(Stored data entries)
════

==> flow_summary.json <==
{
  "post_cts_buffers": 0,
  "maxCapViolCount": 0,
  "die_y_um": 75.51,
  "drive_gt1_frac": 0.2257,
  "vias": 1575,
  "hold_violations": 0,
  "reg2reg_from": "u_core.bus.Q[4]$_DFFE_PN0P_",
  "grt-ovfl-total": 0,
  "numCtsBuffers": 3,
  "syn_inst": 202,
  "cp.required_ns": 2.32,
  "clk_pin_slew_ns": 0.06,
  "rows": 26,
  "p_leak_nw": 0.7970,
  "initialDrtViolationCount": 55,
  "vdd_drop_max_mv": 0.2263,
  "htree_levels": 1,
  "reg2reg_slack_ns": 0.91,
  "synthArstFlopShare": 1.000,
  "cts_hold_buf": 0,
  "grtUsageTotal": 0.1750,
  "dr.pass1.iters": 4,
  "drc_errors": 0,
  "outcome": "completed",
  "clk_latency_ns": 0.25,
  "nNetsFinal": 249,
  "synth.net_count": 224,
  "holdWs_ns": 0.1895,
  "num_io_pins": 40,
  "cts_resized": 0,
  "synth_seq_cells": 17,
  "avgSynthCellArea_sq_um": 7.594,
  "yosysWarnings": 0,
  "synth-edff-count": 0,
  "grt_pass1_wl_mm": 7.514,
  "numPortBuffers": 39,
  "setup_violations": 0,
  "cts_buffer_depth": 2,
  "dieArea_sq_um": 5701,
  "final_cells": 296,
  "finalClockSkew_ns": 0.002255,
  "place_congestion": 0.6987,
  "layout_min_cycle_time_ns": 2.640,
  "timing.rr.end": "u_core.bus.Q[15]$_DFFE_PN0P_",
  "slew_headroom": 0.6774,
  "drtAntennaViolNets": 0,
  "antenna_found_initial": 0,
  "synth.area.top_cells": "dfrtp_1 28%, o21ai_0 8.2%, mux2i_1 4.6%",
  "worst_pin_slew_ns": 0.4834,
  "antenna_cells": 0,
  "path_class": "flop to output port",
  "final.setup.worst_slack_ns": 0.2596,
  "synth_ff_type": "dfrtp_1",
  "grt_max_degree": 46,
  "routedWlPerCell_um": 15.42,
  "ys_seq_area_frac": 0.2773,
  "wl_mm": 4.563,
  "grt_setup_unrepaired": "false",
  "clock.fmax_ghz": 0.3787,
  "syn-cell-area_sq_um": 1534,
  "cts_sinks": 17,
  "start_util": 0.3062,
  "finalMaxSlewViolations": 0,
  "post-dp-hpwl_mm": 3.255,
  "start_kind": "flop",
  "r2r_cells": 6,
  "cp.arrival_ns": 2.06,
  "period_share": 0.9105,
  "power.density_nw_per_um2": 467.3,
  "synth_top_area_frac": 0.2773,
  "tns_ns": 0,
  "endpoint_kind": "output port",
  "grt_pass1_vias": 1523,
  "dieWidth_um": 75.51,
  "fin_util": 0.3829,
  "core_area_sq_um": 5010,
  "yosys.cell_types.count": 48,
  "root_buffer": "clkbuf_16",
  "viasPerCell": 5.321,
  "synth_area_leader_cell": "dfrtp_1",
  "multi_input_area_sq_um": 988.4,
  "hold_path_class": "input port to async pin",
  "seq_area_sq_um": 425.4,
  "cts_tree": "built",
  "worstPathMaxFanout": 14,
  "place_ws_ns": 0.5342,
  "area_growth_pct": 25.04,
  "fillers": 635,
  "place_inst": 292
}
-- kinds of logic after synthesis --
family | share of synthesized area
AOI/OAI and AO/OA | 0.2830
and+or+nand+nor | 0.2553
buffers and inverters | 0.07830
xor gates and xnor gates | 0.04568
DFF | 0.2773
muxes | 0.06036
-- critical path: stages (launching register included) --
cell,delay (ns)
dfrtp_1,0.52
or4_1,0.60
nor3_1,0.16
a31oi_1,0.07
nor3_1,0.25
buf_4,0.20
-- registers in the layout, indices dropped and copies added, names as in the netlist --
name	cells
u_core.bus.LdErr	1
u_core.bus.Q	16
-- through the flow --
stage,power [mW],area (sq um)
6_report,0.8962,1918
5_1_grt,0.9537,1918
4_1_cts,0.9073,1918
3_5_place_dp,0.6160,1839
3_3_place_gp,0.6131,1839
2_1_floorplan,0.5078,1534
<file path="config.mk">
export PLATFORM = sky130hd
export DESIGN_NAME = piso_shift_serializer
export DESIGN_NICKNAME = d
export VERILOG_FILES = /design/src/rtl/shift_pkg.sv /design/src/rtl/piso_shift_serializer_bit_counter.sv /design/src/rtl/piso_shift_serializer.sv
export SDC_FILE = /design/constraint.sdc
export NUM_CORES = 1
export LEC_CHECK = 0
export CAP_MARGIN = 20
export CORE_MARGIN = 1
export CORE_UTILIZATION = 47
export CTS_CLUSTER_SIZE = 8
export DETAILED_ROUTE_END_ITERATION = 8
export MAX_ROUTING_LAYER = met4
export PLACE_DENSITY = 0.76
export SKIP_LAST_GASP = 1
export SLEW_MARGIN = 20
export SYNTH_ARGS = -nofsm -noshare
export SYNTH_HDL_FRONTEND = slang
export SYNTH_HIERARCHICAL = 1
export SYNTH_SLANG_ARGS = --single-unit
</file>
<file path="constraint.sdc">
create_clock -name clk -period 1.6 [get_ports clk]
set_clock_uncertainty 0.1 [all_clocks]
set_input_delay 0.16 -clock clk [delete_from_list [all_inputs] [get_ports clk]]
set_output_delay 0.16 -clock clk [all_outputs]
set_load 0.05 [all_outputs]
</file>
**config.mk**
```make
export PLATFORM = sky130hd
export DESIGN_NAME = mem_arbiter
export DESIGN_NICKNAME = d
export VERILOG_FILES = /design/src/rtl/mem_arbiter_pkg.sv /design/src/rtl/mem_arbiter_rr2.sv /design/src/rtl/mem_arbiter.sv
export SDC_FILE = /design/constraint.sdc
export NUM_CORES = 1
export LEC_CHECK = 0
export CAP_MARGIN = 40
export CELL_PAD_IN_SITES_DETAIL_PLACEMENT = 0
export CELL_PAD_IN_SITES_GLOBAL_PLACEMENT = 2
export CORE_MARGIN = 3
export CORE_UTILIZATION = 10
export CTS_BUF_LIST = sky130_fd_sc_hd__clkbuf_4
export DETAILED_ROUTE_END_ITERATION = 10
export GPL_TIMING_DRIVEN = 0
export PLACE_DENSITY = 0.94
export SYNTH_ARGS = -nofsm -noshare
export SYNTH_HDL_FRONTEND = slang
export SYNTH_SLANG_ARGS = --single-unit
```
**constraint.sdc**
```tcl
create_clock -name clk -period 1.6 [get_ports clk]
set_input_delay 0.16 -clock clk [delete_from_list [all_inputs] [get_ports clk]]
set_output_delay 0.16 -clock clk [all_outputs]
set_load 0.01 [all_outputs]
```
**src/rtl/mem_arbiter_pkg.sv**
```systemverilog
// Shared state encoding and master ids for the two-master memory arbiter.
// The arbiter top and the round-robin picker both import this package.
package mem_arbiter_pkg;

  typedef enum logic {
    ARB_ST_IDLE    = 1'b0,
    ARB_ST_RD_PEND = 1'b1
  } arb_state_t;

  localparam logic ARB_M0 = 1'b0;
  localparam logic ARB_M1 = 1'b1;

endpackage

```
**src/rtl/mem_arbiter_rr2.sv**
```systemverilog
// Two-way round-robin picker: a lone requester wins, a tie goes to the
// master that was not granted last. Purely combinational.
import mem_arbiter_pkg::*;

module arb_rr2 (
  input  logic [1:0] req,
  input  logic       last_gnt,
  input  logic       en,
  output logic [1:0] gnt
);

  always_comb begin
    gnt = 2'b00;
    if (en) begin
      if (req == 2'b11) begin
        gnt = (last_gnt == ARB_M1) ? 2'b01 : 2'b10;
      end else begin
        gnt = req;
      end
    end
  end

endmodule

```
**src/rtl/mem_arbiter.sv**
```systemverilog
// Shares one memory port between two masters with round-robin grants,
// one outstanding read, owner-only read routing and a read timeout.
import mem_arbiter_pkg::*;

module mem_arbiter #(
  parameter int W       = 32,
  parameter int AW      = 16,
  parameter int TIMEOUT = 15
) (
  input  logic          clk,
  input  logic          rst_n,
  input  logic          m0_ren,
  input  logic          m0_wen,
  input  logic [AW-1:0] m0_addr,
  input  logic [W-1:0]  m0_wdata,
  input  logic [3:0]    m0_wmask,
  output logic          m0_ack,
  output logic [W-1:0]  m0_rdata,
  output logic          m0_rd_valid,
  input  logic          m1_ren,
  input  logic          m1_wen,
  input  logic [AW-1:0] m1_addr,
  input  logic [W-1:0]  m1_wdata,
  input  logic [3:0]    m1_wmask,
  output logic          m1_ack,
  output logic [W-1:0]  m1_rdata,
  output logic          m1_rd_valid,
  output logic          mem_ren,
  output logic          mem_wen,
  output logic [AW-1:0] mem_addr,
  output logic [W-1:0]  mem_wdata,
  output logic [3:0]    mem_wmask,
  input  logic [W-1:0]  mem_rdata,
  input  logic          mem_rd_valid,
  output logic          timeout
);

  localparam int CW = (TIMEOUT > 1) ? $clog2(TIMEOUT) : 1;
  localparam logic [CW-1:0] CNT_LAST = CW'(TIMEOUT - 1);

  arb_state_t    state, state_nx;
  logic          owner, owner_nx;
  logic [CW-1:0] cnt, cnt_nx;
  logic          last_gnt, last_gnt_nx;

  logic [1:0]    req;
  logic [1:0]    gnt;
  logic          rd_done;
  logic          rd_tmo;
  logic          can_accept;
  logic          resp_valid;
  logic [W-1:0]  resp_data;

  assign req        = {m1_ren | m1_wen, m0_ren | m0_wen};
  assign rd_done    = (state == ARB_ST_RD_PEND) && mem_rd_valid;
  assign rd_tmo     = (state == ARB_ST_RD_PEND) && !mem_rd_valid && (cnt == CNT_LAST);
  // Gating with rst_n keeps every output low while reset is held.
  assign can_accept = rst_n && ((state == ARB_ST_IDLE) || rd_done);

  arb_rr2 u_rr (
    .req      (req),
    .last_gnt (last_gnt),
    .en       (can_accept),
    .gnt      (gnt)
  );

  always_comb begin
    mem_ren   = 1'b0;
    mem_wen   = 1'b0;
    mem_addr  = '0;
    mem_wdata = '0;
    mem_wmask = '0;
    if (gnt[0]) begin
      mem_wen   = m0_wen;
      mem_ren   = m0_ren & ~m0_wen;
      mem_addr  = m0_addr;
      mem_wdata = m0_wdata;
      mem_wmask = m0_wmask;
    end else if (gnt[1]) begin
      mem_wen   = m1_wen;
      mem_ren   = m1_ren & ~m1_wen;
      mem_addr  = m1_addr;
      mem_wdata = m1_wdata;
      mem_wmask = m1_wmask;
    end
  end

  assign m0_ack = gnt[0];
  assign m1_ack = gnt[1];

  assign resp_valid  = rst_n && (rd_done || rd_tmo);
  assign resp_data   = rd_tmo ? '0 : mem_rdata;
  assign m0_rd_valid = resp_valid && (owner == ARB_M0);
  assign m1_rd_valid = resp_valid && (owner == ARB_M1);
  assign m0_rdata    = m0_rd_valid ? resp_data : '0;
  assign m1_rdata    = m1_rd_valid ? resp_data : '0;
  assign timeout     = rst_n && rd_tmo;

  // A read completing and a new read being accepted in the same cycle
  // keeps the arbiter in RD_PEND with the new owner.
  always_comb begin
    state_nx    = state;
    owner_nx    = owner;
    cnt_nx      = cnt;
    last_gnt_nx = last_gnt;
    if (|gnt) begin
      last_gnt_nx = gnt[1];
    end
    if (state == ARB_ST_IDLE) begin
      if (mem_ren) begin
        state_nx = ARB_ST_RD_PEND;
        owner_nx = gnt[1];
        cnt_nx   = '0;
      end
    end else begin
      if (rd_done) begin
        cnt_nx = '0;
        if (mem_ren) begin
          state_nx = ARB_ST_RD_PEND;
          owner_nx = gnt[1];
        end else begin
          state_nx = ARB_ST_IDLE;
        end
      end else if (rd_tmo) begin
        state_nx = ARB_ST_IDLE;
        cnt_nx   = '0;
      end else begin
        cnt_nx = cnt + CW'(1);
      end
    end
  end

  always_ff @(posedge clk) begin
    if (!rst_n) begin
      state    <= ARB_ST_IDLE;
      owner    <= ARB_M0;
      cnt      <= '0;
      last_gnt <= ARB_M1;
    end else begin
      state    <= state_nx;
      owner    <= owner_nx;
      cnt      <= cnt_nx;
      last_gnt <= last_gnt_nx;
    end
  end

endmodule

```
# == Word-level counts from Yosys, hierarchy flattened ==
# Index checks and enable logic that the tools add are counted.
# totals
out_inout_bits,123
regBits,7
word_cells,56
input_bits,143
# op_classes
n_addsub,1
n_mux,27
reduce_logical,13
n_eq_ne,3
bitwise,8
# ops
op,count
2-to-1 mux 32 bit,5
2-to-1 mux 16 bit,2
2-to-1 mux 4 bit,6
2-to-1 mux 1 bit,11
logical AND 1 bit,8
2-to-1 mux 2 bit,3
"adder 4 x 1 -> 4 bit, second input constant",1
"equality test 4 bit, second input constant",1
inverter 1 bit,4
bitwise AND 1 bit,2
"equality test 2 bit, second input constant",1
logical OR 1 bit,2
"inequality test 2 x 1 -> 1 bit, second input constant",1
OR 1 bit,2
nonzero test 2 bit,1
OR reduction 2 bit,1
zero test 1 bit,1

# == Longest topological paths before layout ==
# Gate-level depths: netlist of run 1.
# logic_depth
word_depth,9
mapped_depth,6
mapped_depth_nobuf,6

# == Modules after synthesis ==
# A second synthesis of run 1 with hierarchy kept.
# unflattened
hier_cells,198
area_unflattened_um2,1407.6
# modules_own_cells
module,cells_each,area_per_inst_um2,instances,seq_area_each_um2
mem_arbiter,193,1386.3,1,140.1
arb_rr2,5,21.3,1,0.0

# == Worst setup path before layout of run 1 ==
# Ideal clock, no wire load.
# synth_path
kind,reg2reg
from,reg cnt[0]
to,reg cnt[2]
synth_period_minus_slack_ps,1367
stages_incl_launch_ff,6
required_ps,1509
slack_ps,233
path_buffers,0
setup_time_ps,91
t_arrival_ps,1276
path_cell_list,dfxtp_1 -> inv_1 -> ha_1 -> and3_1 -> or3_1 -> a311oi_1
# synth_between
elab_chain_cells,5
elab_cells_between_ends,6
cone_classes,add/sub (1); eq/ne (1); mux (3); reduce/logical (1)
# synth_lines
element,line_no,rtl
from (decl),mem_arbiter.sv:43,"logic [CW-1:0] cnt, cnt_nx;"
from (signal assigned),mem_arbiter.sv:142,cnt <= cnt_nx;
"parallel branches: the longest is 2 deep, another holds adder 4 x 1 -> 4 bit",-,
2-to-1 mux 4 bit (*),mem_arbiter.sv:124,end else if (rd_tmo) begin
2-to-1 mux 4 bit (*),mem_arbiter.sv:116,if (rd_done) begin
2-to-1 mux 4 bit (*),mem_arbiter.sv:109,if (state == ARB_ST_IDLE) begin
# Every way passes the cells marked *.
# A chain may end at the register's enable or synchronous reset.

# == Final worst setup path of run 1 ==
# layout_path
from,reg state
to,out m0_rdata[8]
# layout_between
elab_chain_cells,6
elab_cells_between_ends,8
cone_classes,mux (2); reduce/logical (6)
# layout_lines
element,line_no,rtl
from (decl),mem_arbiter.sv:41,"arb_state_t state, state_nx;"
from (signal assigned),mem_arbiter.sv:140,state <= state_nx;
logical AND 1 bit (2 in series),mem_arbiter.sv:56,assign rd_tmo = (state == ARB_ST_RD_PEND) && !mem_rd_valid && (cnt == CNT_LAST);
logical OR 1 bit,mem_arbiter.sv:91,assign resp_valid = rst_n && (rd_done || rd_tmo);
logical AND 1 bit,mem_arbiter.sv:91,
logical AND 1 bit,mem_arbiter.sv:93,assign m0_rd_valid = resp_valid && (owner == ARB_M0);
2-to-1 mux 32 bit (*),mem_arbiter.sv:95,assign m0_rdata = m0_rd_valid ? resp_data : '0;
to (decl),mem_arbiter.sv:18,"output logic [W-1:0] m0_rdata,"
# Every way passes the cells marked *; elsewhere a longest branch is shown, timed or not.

════

Problem details |
Copy out the lines of the records above in which the string "power" appears.

Exercise response |
  "power.density_nw_per_um2": 467.3,
stage,power [mW],area (sq um)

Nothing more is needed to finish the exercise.